▸ **PROBLEM DESCRIPTION**:
Only a single number is expected: how many lines of the data hold the word "assigned".
--------------------
[config.mk]
export PLATFORM = sky130hd
export DESIGN_NAME = reset_sequencer
export DESIGN_NICKNAME = d
export VERILOG_FILES = /design/src/rtl/reset_sequencer.sv
export SDC_FILE = /design/constraint.sdc
export NUM_CORES = 1
export LEC_CHECK = 0
export ABC_AREA = 0
export ABC_CLOCK_PERIOD_IN_PS = 2800
export BUFFER_PORTS_ARGS = -buffer_cell sky130_fd_sc_hd__buf_2
export CAP_MARGIN = 30
export CELL_PAD_IN_SITES_DETAIL_PLACEMENT = 0
export CELL_PAD_IN_SITES_GLOBAL_PLACEMENT = 1
export CORE_MARGIN = 4
export CORE_UTILIZATION = 35
export CTS_BUF_LIST = sky130_fd_sc_hd__clkbuf_16
export DETAILED_ROUTE_END_ITERATION = 6
export PLACE_DENSITY_LB_ADDON = 0.1
export SLEW_MARGIN = 20
export SYNTH_ARGS = -nofsm -noshare
export SYNTH_HDL_FRONTEND = slang
export SYNTH_SLANG_ARGS = --single-unit
export TNS_END_PERCENT = 30
[constraint.sdc]
create_clock -name clk -period 2.8 [get_ports clk]
set_input_delay 0.14 -clock clk [delete_from_list [all_inputs] [get_ports clk]]
set_output_delay 0.14 -clock clk [all_outputs]
set_load 0.02 [all_outputs]
[src/rtl/reset_sequencer.sv]
// Board reset sequencer: debounced button, software request and power-on reset
// feed a hold timer that releases NUM_OUTS active-low domain resets in order.
module reset_sequencer #(
  parameter int NUM_OUTS        = 3,
  parameter int HOLD_CYCLES     = 16,
  parameter int STAGGER_CYCLES  = 4,
  parameter int DEBOUNCE_CYCLES = 8,
  parameter bit BUT_ACTIVE_LOW  = 1'b1
) (
  input  logic                clk,
  input  logic                reset,
  input  logic                fpga_but1,
  input  logic                sw_req,
  output logic [NUM_OUTS-1:0] o_rstn,
  output logic                o_busy,
  output logic [1:0]          o_cause
);

  localparam int MAX_HS  = (HOLD_CYCLES > STAGGER_CYCLES) ? HOLD_CYCLES : STAGGER_CYCLES;
  localparam int MAX_CYC = (MAX_HS > DEBOUNCE_CYCLES) ? MAX_HS : DEBOUNCE_CYCLES;
  localparam int CW      = $clog2(MAX_CYC + 1);
  localparam int KW      = (NUM_OUTS > 1) ? $clog2(NUM_OUTS) : 1;

  localparam logic [CW-1:0] HOLD_LIM  = CW'(HOLD_CYCLES);
  localparam logic [CW-1:0] STAG_LIM  = CW'(STAGGER_CYCLES);
  localparam logic [CW-1:0] DEB_LIM   = CW'(DEBOUNCE_CYCLES);
  localparam logic [KW-1:0] LAST_SLOT = KW'(NUM_OUTS - 1);
  localparam bit            SINGLE    = (NUM_OUTS == 1);

  localparam logic [1:0] CAUSE_POR = 2'b00;
  localparam logic [1:0] CAUSE_BUT = 2'b01;
  localparam logic [1:0] CAUSE_SW  = 2'b10;

  typedef enum logic [1:0] {
    ST_HOLD     = 2'd0,
    ST_RELEASE  = 2'd1,
    ST_RUN      = 2'd2,
    ST_WAIT_REL = 2'd3
  } state_t;

  // Button path works in "pressed = 1" polarity so reset value 0 means released.
  logic          but_pressed_raw;
  logic          sync1_reg, sync2_reg;
  logic          deb_reg;
  logic [CW-1:0] deb_cnt_reg;
  logic [CW-1:0] deb_cnt_inc;
  logic          deb_toggle;
  logic          press_event;
  logic          release_event;

  assign but_pressed_raw = BUT_ACTIVE_LOW ? ~fpga_but1 : fpga_but1;
  assign deb_cnt_inc     = deb_cnt_reg + CW'(1);
  assign deb_toggle      = (sync2_reg != deb_reg) && (deb_cnt_inc == DEB_LIM);
  assign press_event     = deb_toggle && !deb_reg;
  assign release_event   = deb_toggle && deb_reg;

  always_ff @(posedge clk or negedge reset) begin
    if (!reset) begin
      sync1_reg   <= 1'b0;
      sync2_reg   <= 1'b0;
      deb_reg     <= 1'b0;
      deb_cnt_reg <= '0;
    end else begin
      sync1_reg <= but_pressed_raw;
      sync2_reg <= sync1_reg;
      if (sync2_reg != deb_reg) begin
        if (deb_toggle) begin
          deb_reg     <= ~deb_reg;
          deb_cnt_reg <= '0;
        end else begin
          deb_cnt_reg <= deb_cnt_inc;
        end
      end else begin
        deb_cnt_reg <= '0;
      end
    end
  end

  state_t                state_reg, state_next;
  logic [CW-1:0]         cnt_reg, cnt_next, cnt_inc;
  logic [KW-1:0]         slot_reg, slot_next;
  logic [NUM_OUTS-1:0]   rstn_reg, rstn_next;
  logic [NUM_OUTS-1:0]   slot_mask;
  logic                  busy_reg, busy_next;
  logic [1:0]            cause_reg, cause_next;

  assign cnt_inc = cnt_reg + CW'(1);

  for (genvar gi = 0; gi < NUM_OUTS; gi++) begin : g_slot_mask
    assign slot_mask[gi] = (slot_reg == KW'(gi));
  end

  always_ff @(posedge clk or negedge reset) begin
    if (!reset) begin
      state_reg <= ST_HOLD;
      cnt_reg   <= '0;
      slot_reg  <= '0;
      rstn_reg  <= '0;
      busy_reg  <= 1'b1;
      cause_reg <= CAUSE_POR;
    end else begin
      state_reg <= state_next;
      cnt_reg   <= cnt_next;
      slot_reg  <= slot_next;
      rstn_reg  <= rstn_next;
      busy_reg  <= busy_next;
      cause_reg <= cause_next;
    end
  end

  always_comb begin
    state_next = state_reg;
    cnt_next   = cnt_reg;
    slot_next  = slot_reg;
    rstn_next  = rstn_reg;
    busy_next  = busy_reg;
    cause_next = cause_reg;
    case (state_reg)
      ST_HOLD, ST_RELEASE: begin
        // Button beats software request when both arrive on the same edge.
        if (press_event) begin
          rstn_next  = '0;
          busy_next  = 1'b1;
          cause_next = CAUSE_BUT;
          cnt_next   = '0;
          state_next = ST_WAIT_REL;
        end else if (sw_req) begin
          rstn_next  = '0;
          busy_next  = 1'b1;
          cause_next = CAUSE_SW;
          cnt_next   = '0;
          state_next = ST_HOLD;
        end else if (state_reg == ST_HOLD) begin
          if (cnt_inc == HOLD_LIM) begin
            rstn_next[0] = 1'b1;
            cnt_next     = '0;
            slot_next    = KW'(1);
            if (SINGLE) begin
              busy_next  = 1'b0;
              state_next = ST_RUN;
            end else begin
              state_next = ST_RELEASE;
            end
          end else begin
            cnt_next = cnt_inc;
          end
        end else begin
          if (cnt_inc == STAG_LIM) begin
            rstn_next = rstn_reg | slot_mask;
            cnt_next  = '0;
            if (slot_reg == LAST_SLOT) begin
              busy_next  = 1'b0;
              state_next = ST_RUN;
            end else begin
              slot_next = slot_reg + KW'(1);
            end
          end else begin
            cnt_next = cnt_inc;
          end
        end
      end
      ST_RUN: begin
        if (press_event) begin
          rstn_next  = '0;
          busy_next  = 1'b1;
          cause_next = CAUSE_BUT;
          state_next = ST_WAIT_REL;
        end else if (sw_req) begin
          rstn_next  = '0;
          busy_next  = 1'b1;
          cause_next = CAUSE_SW;
          cnt_next   = '0;
          state_next = ST_HOLD;
        end
      end
      ST_WAIT_REL: begin
        if (release_event) begin
          cnt_next   = '0;
          state_next = ST_HOLD;
        end
      end
      default: begin
        state_next = ST_HOLD;
      end
    endcase
  end

  assign o_rstn  = rstn_reg;
  assign o_busy  = busy_reg;
  assign o_cause = cause_reg;

endmodule
### config.mk
export PLATFORM = sky130hd
export DESIGN_NAME = smart_led_frame_sequencer
export DESIGN_NICKNAME = d
export VERILOG_FILES = /design/src/rtl/smart_led_pkg.sv /design/src/rtl/smart_led_bit_timer.sv /design/src/rtl/smart_led_frame_sequencer.sv
export SDC_FILE = /design/constraint.sdc
export NUM_CORES = 1
export LEC_CHECK = 0
export BUFFER_PORTS_ARGS = -buffer_cell sky130_fd_sc_hd__buf_2
export CORE_ASPECT_RATIO = 0.5
export CORE_MARGIN = 4
export CORE_UTILIZATION = 30
export CTS_CLUSTER_DIAMETER = 60
export DETAILED_ROUTE_END_ITERATION = 10
export HOLD_SLACK_MARGIN = 0.02
export PLACE_DENSITY = 0.54
export SYNTH_ARGS = -nofsm -noshare
export SYNTH_HDL_FRONTEND = slang
export SYNTH_SLANG_ARGS = --single-unit
### constraint.sdc
create_clock -name clk -period 4.05 [get_ports clk]
set_clock_uncertainty 0.05 [all_clocks]
set_input_delay 0.81 -clock clk [delete_from_list [all_inputs] [get_ports clk]]
set_output_delay 0.81 -clock clk [all_outputs]
set_load 0.02 [all_outputs]
### src/rtl/acl2_mode_sequencer.sv
// rtl/acl2_mode_sequencer.sv - PMOD ACL2 driver command sequencer.
// Issues soft-reset/init/start pulses, then supervises streaming with a watchdog and ack timeout.
module acl2_mode_sequencer #(
  parameter int parm_fast_simulation = 0,
  parameter int FCLK                 = 20000000,
  parameter int parm_reset_wait_us   = 1000,
  parameter int parm_watchdog_ms     = 100,
  parameter int parm_ack_timeout     = 255
) (
  input  logic        i_clk_20mhz,
  input  logic        i_rstn_20mhz,
  input  logic        i_enable,
  input  logic        i_sw_mode,
  input  logic        i_command_ready,
  output logic        o_cmd_soft_reset_acl2,
  output logic        o_cmd_init_measur_mode,
  output logic        o_cmd_start_measur_mode,
  output logic        o_cmd_init_linked_mode,
  output logic        o_cmd_start_linked_mode,
  input  logic        i_data_valid,
  output logic        o_running,
  output logic        o_mode_active,
  output logic [15:0] o_sample_count,
  output logic [7:0]  o_fault_count
);

  localparam logic [31:0] RESET_WAIT_CYCLES = (parm_fast_simulation != 0) ? 32'd16
                                            : 32'(FCLK / 1000000 * parm_reset_wait_us);
  localparam logic [31:0] WATCHDOG_CYCLES   = (parm_fast_simulation != 0) ? 32'd64
                                            : 32'(FCLK / 1000 * parm_watchdog_ms);
  localparam logic [7:0]  ACK_LIMIT         = 8'(parm_ack_timeout);

  typedef enum logic [3:0] {
    ST_IDLE,
    ST_RESET_REQ,
    ST_RESET_ACK,
    ST_RESET_WAIT,
    ST_INIT_REQ,
    ST_INIT_ACK,
    ST_START_REQ,
    ST_START_ACK,
    ST_RUNNING
  } state_t;

  state_t      state, state_n;
  logic [31:0] cnt;
  logic [7:0]  ack_cnt;

  logic pulse_sr, pulse_im, pulse_sm, pulse_il, pulse_sl;
  logic fault_inc, latch_mode, clear_samples;
  logic wd_active, wd_expired, wait_done, ack_expired;

  always_comb begin
    state_n       = state;
    pulse_sr      = 1'b0;
    pulse_im      = 1'b0;
    pulse_sm      = 1'b0;
    pulse_il      = 1'b0;
    pulse_sl      = 1'b0;
    fault_inc     = 1'b0;
    latch_mode    = 1'b0;
    clear_samples = 1'b0;
    // Linked mode is interrupt paced and may legitimately stay silent.
    wd_active     = (state == ST_RUNNING) && !o_mode_active;
    wd_expired    = wd_active && (cnt == WATCHDOG_CYCLES - 32'd1);
    wait_done     = (cnt == RESET_WAIT_CYCLES - 32'd1);
    ack_expired   = (ack_cnt == ACK_LIMIT - 8'd1);

    case (state)
      ST_IDLE: begin
        if (i_enable) state_n = ST_RESET_REQ;
      end
      ST_RESET_REQ: begin
        if (i_command_ready) begin
          pulse_sr = 1'b1;
          state_n  = ST_RESET_ACK;
        end
      end
      ST_RESET_ACK: begin
        if (!i_command_ready) begin
          state_n = ST_RESET_WAIT;
        end else if (ack_expired) begin
          fault_inc = 1'b1;
          state_n   = ST_RESET_REQ;
        end
      end
      ST_RESET_WAIT: begin
        if (wait_done) state_n = ST_INIT_REQ;
      end
      ST_INIT_REQ: begin
        if (i_command_ready) begin
          latch_mode = 1'b1;
          pulse_il   = i_sw_mode;
          pulse_im   = !i_sw_mode;
          state_n    = ST_INIT_ACK;
        end
      end
      ST_INIT_ACK: begin
        if (!i_command_ready) begin
          state_n = ST_START_REQ;
        end else if (ack_expired) begin
          fault_inc = 1'b1;
          state_n   = ST_RESET_REQ;
        end
      end
      ST_START_REQ: begin
        if (i_command_ready) begin
          clear_samples = 1'b1;
          pulse_sl      = o_mode_active;
          pulse_sm      = !o_mode_active;
          state_n       = ST_START_ACK;
        end
      end
      ST_START_ACK: begin
        if (!i_command_ready) begin
          state_n = ST_RUNNING;
        end else if (ack_expired) begin
          fault_inc = 1'b1;
          state_n   = ST_RESET_REQ;
        end
      end
      ST_RUNNING: begin
        if (wd_expired) begin
          fault_inc = 1'b1;
          state_n   = ST_RESET_REQ;
        end else if (i_sw_mode != o_mode_active) begin
          state_n = ST_RESET_REQ;
        end
      end
      default: state_n = ST_IDLE;
    endcase

    // Dropping enable abandons the sequence and suppresses any new pulse or fault.
    if (state != ST_IDLE && !i_enable) begin
      state_n       = ST_IDLE;
      pulse_sr      = 1'b0;
      pulse_im      = 1'b0;
      pulse_sm      = 1'b0;
      pulse_il      = 1'b0;
      pulse_sl      = 1'b0;
      fault_inc     = 1'b0;
      latch_mode    = 1'b0;
      clear_samples = 1'b0;
    end
  end

  always_ff @(posedge i_clk_20mhz) begin
    if (!i_rstn_20mhz) begin
      state                   <= ST_IDLE;
      cnt                     <= 32'd0;
      ack_cnt                 <= 8'd0;
      o_cmd_soft_reset_acl2   <= 1'b0;
      o_cmd_init_measur_mode  <= 1'b0;
      o_cmd_start_measur_mode <= 1'b0;
      o_cmd_init_linked_mode  <= 1'b0;
      o_cmd_start_linked_mode <= 1'b0;
      o_mode_active           <= 1'b0;
      o_sample_count          <= 16'd0;
      o_fault_count           <= 8'd0;
    end else begin
      state                   <= state_n;
      o_cmd_soft_reset_acl2   <= pulse_sr;
      o_cmd_init_measur_mode  <= pulse_im;
      o_cmd_start_measur_mode <= pulse_sm;
      o_cmd_init_linked_mode  <= pulse_il;
      o_cmd_start_linked_mode <= pulse_sl;

      if (latch_mode) o_mode_active <= i_sw_mode;

      if (state_n != state) begin
        ack_cnt <= 8'd0;
      end else if (state == ST_RESET_ACK || state == ST_INIT_ACK || state == ST_START_ACK) begin
        ack_cnt <= ack_cnt + 8'd1;
      end

      // Shared settle / watchdog counter restarts on every state entry and on data.
      if (state_n != state || (state == ST_RUNNING && i_data_valid)) begin
        cnt <= 32'd0;
      end else if (state == ST_RESET_WAIT || wd_active) begin
        cnt <= cnt + 32'd1;
      end

      if (clear_samples) begin
        o_sample_count <= 16'd0;
      end else if (state == ST_RUNNING && i_data_valid && o_sample_count != 16'hFFFF) begin
        o_sample_count <= o_sample_count + 16'd1;
      end

      if (fault_inc && o_fault_count != 8'hFF) o_fault_count <= o_fault_count + 8'd1;
    end
  end

  assign o_running = (state == ST_RUNNING);

endmodule
### config.mk
export PLATFORM = sky130hd
export DESIGN_NAME = acl2_mode_sequencer
export DESIGN_NICKNAME = d
export VERILOG_FILES = /design/src/rtl/acl2_mode_sequencer.sv
export SDC_FILE = /design/constraint.sdc
export NUM_CORES = 1
export LEC_CHECK = 0
export ABC_CLOCK_PERIOD_IN_PS = 3700
export CORE_ASPECT_RATIO = 1.4
export CORE_MARGIN = 5
export CORE_UTILIZATION = 35
export DETAILED_ROUTE_END_ITERATION = 8
export PLACE_DENSITY = 0.51
export SLEW_MARGIN = 10
export SYNTH_ARGS = -nofsm -noshare
export SYNTH_HDL_FRONTEND = slang
export SYNTH_SLANG_ARGS = --single-unit
### constraint.sdc
create_clock -name i_clk_20mhz -period 3.7 [get_ports i_clk_20mhz]
set_input_delay 1.11 -clock i_clk_20mhz [delete_from_list [all_inputs] [get_ports i_clk_20mhz]]
set_output_delay 1.11 -clock i_clk_20mhz [all_outputs]
set_load 0.02 [all_outputs]
# Yosys cells after proc, flatten, opt, wreduce, memory -nomap -nowiden
# Index checks and enable logic that the tools add are counted.
[totals]
reg_bits = 74
out_inout_bits = 31
word_cells = 80
input_bits = 6
[op_classes]
n_reduce_logical = 22
n_bitwise = 5
add_sub_neg = 4
mux = 23
n_eq_ne = 15
[ops]
columns = ["operator", "count"]
rows = [
  ["4-bit two-way mux", 12],
  ["4-bit one-hot mux with 9 select lines", 1],
  ["32-bit by 1-bit adder with 32-bit output, second input constant", 1],
  ["32-bit by 15-bit == test with 1-bit output, second input constant", 1],
  ["32-bit by 21-bit == test with 1-bit output, second input constant", 1],
  ["16-bit by 1-bit adder with 16-bit output, second input constant", 1],
  ["8-bit by 1-bit adder with 8-bit output, second input constant", 2],
  ["4-bit by 3-bit == test with 1-bit output, second input constant", 4],
  ["16-bit != test, second input constant", 1],
  ["1-bit two-way mux", 9],
  ["4-bit by 2-bit == test with 1-bit output, second input constant", 2],
  ["8-bit == test, second input constant", 1],
  ["8-bit != test, second input constant", 1],
  ["4-bit OR reduction", 2],
  ["1-bit logical AND", 6],
  ["2-bit OR reduction", 3],
  ["3-bit OR reduction", 2],
  ["1-bit NOT", 5],
  ["4-bit by 1-bit == test with 1-bit output, second input constant", 1],
  ["4-bit == test, second input constant", 1],
  ["4-bit logical NOT", 1],
  ["1-bit logical OR", 4],
  ["4-bit != test", 1],
  ["4-bit nonzero test", 1],
  ["3 further kinds", 5],
]

# Longest topological paths before layout
[depth]
word_depth = 9
ltp_mapped = 10
depth_no_buf = 9

# Worst setup path before layout
# Ideal clock, no wire load.
[synth_path]
path_type = "input port to flip-flop"
startpoint = "in i_sw_mode"
endpoint = "reg cnt[17]"
slack_ps = 990
setup_time_ps = 64
arrival_time_ps = 2646
required_ps = 3636
n_path_buf = 1
cell_stages = 8
cell_sequence = "xor2_1 or4_1 a21oi_1 o211ai_1 a311oi_1 o211ai_4 buf_6 nor2_1"
[synth_via]
elab_chain_cells = 8
[synth_lines]
columns = ["element", "line", "source"]
rows = [
  ["from (decl)", "13", "input logic i_sw_mode,"],
  ["1-bit != test", "126", "end else if (i_sw_mode != o_mode_active) begin"],
  ["4-bit two-way mux", "126", ""],
  ["4-bit two-way mux", "123", "if (wd_expired) begin"],
  ["4-bit one-hot mux with 9 select lines", "69", "case (state)"],
  ["4-bit two-way mux", "134", "if (state != ST_IDLE && !i_enable) begin"],
  ["4-bit != test", "177", "if (state_n != state || (state == ST_RUNNING && i_data_valid)) begin"],
  ["1-bit logical OR", "177", ""],
  ["2-bit OR reduction (no line)", "-", ""],
  ["to (signal assigned)", "180", "cnt <= cnt + 32'd1;"],
  ["to (decl)", "46", "logic [31:0] cnt;"],
]
# Every way passes these cells.
# A chain may end at the register's enable or synchronous reset.

# Worst setup path in the final report
[layout_path]
startpoint = "reg state[2]"
endpoint = "out o_running"
[layout_via]
elab_chain_cells = 1
[layout_lines]
columns = ["element", "line", "source"]
rows = [
  ["from (decl)", "45", "state_t state, state_n;"],
  ["from (signal assigned)", "161", "state <= state_n;"],
  ["4-bit == test", "193", "assign o_running = (state == ST_RUNNING);"],
  ["to (decl)", "21", "output logic o_running,"],
]
# Every way passes these cells.

==> out/qor.txt <==
# Max-Cap Violations -> 0
initial antenna violation count -> 0
worst hold path class -> reg2reg
Crit path buffers/inverters -> 2
CTS Hold Bufs -> 0
Crit Path Max Fanout -> 14
Crit-path slowest cell -> clkdlybuf4s50_1
num rows -> 44
Fin. Hold Viols -> 0
share of cells above drive strength 1 -> 7.58%
Hold Slack -> 0.525 ns
Setup Buffers After CTS -> 0
post-layout min period -> 3.24 ns
top cells by count, synth -> nor2_1, dfxtp_1, nand2_1
number of global-route vias before repair -> 2961
global-route wire length before repair -> 14500 µm
Die Wd -> 97.4 µm
clock sinks -> 74
Mean Syn Cell Area -> 8.44 µm²
layout net count -> 494
Slew headroom -> 53.9%
post-DR vias/cell -> 5.02
Final Setup Violations -> 0
Root Driver -> clkbuf_16
Leak -> 1.48 nW
final std cells w/o fill -> 626
CP peak stage delay -> 0.65 ns
total length of routed wires -> 8460 µm
Initial DRC Count -> 86
worst slew pin tran -> 0.689 ns
Power Density -> 402 nW/µm²
Clock Latency Late Sink -> 0.34 ns
Finished Core Util -> 44.0%
first drt pass iteration count -> 5
DP Area -> 4260 µm²
min setup slack post-route -> 0.462 ns
fin crit share -> 87.5%
Syn. warnings -> 0
IR Drop Worst-Case VDD -> 0.000212 V
Synth Cell Area -> 3750 µm²
Ports -> 37
sequential area share after synthesis -> 39.5%
#FFs+latches synth -> 74
CP required -> 2.59 ns
core area -> 10400 µm²
Synthesized Nets -> 455
Setup crit start kind -> flop
dpl hpwl -> 6220 µm
htree depth -> 3
status -> complete, no violations
Layout Skew -> 0.00803 ns
setup slack at placement -> 0.315 ns
Placed Instances -> 610
Final ANT Viol Nets -> 0
largest net degree at the start of global routing -> 33
most frequent cell after synthesis -> nor2_1
CTS tree -> yes
GRT overflow -> 0
Power, Total -> 1.84 mW
gr usage total -> 13.5%
Vias -> 3143
unique cell type count in the Yosys netlist -> 58
top post-synthesis cells by area -> dfxtp_1, nor2_1, xnor2_1, xor2_1, nand2_1
number of diodes -> 0
Die H -> 132 µm
Top Family by Delay on Critical Path -> buffers and inverters
CP Capture Type -> output pin
Clk pin slew, worst setup/hold paths -> 0.06 ns
Slew Viols, Final -> 0
Die ar. -> 12900 µm²
setup TNS -> 0 ns
post_cts resized -> 0
starting density of the core -> 36.0%
crit path DAT -> 2.13 ns
top cell type's share of synthesized area -> 39.5%
clock buffer depth -> 2
Async SR Flop Fraction -> 0%
remaining routing DRC violations -> 0
P&R area growth vs syn -> 22.2%
Achievable Freq -> 0.309 GHz
WL/cell -> 13.5 µm
EDFF count, synth -> 0
Post-Layout Inst Area -> 4580 µm²
area leader, netlist -> dfxtp_1
GPL Wtd Cong -> 0.922
CTS Buf Count -> 9
RSZ-0062 raised after global routing -> no
port bufs -> 36
Worst Path Class, Setup -> reg2out
Primary FF master, synth -> dfxtp_1
Post-Syn Instances -> 444
crit-path cells -> nor3_1 > nand2_1 > inv_1 > clkdlybuf4s50_1
[cells by family after synthesis]
logic type | count (synthesis) | share of synthesized area [%]
AO/OA/AOI/OAI | 38 | 8.32
XOR/XNOR | 57 | 13.3
adder cells (fa/ha/maj) | 6 | 1.94
buffers and inverters | 29 | 3.61
flip-flops | 74 | 39.5
multiplexers | 5 | 1.34
AND/OR/NAND/NOR | 235 | 31.9
[worst register-to-register path, cell delays in order, from the launching register on]
cell      delay [ns]
dfxtp_1         0.41
ha_1            0.27
nor4b_2         0.61
nand4_1         0.36
nand2_1         0.30
o31ai_4         0.12
o211ai_4        0.19
buf_12          0.21
nor2_1          0.08
[cells in the final DEF, fill, tap and decap left out, types with 2 or more instances in the layout]
master and count:
a2111oi_2 2, a21oi_1 10, and2_1 2, and3_1 8, and4_1 6, buf_4 5
bufinv_16 2, clkbuf_16 9, clkdlybuf4s50_1 36, clkinv_2 4, dfxtp_1 74, ha_1 5
inv_1 15, mux2i_1 5, nand2_1 38, nand2b_1 5, nand3_1 21, nand3_2 2
nand4_1 19, nor2_1 85, nor2b_1 3, nor3_1 22, nor3b_1 2, nor4_1 3
o21ai_0 10, or3_1 3, or4bb_1 3, xnor2_1 30, xor2_1 27
[registers in the layout, indices dropped and copies added (netlist names)]
| register | count |
|---|---|
| o_mode_active | 1 |
| o_cmd_soft_reset_acl2 | 1 |
| o_sample_count | 16 |
| o_cmd_start_linked_mode | 1 |
| state | 4 |
| o_cmd_start_measur_mode | 1 |
| o_cmd_init_measur_mode | 1 |
| ack_cnt | 8 |
| cnt | 32 |
| o_cmd_init_linked_mode | 1 |
| o_fault_count | 8 |
[path summary, 6_finish.rpt]
check             slack, ns  cells past startpoint                             to                     startpoint
hold / removal         0.52                      2  o_fault_count[3]$_SDFFE_PN0P_  o_fault_count[3]$_SDFFE_PN0P_
setup reg to reg       1.04                      8           cnt[21]$_SDFFE_PP0P_            cnt[0]$_SDFFE_PP0P_
setup / recovery       0.46                      4                      o_running            state[2]$_SDFF_PN0_
hold reg to reg        0.52                      2  o_fault_count[3]$_SDFFE_PN0P_  o_fault_count[3]$_SDFFE_PN0P_
[power breakdown]
group / internal, mW / switching [mW] / total [mW]
clock network: 0.604 / 0.335 / 0.938
logic: 0.0365 / 0.0665 / 0.103
registers: 0.799 / 0.00148 / 0.801
[area by class of cell]
type	count	area (µm²)
Clock buffer	10	239
Clock inverter	6	80.1
Fill cell	1015	5830
Inverter	15	56.3
Multi-Input combinational cell	341	2130
Sequential cell	74	1480
Tap cell	138	173
Timing Repair Buffer	42	418
[layer usage]
| metal | global-route usage, % | vias up | part of all wire (%) |
|---|---|---|---|
| li1 | - | 1605 | - |
| met1 | 16.7 | 1467 | 45 |
| met2 | 22.7 | 57 | 49 |
| met3 | 3.42 | 14 | 4.1 |
| met4 | 4.93 | 0 | 2.2 |
| met5 | 0 | - | 0 |
Power figures use the tool's default switching activity.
--------------------
▸ **EXPECTED ANSWER**:
2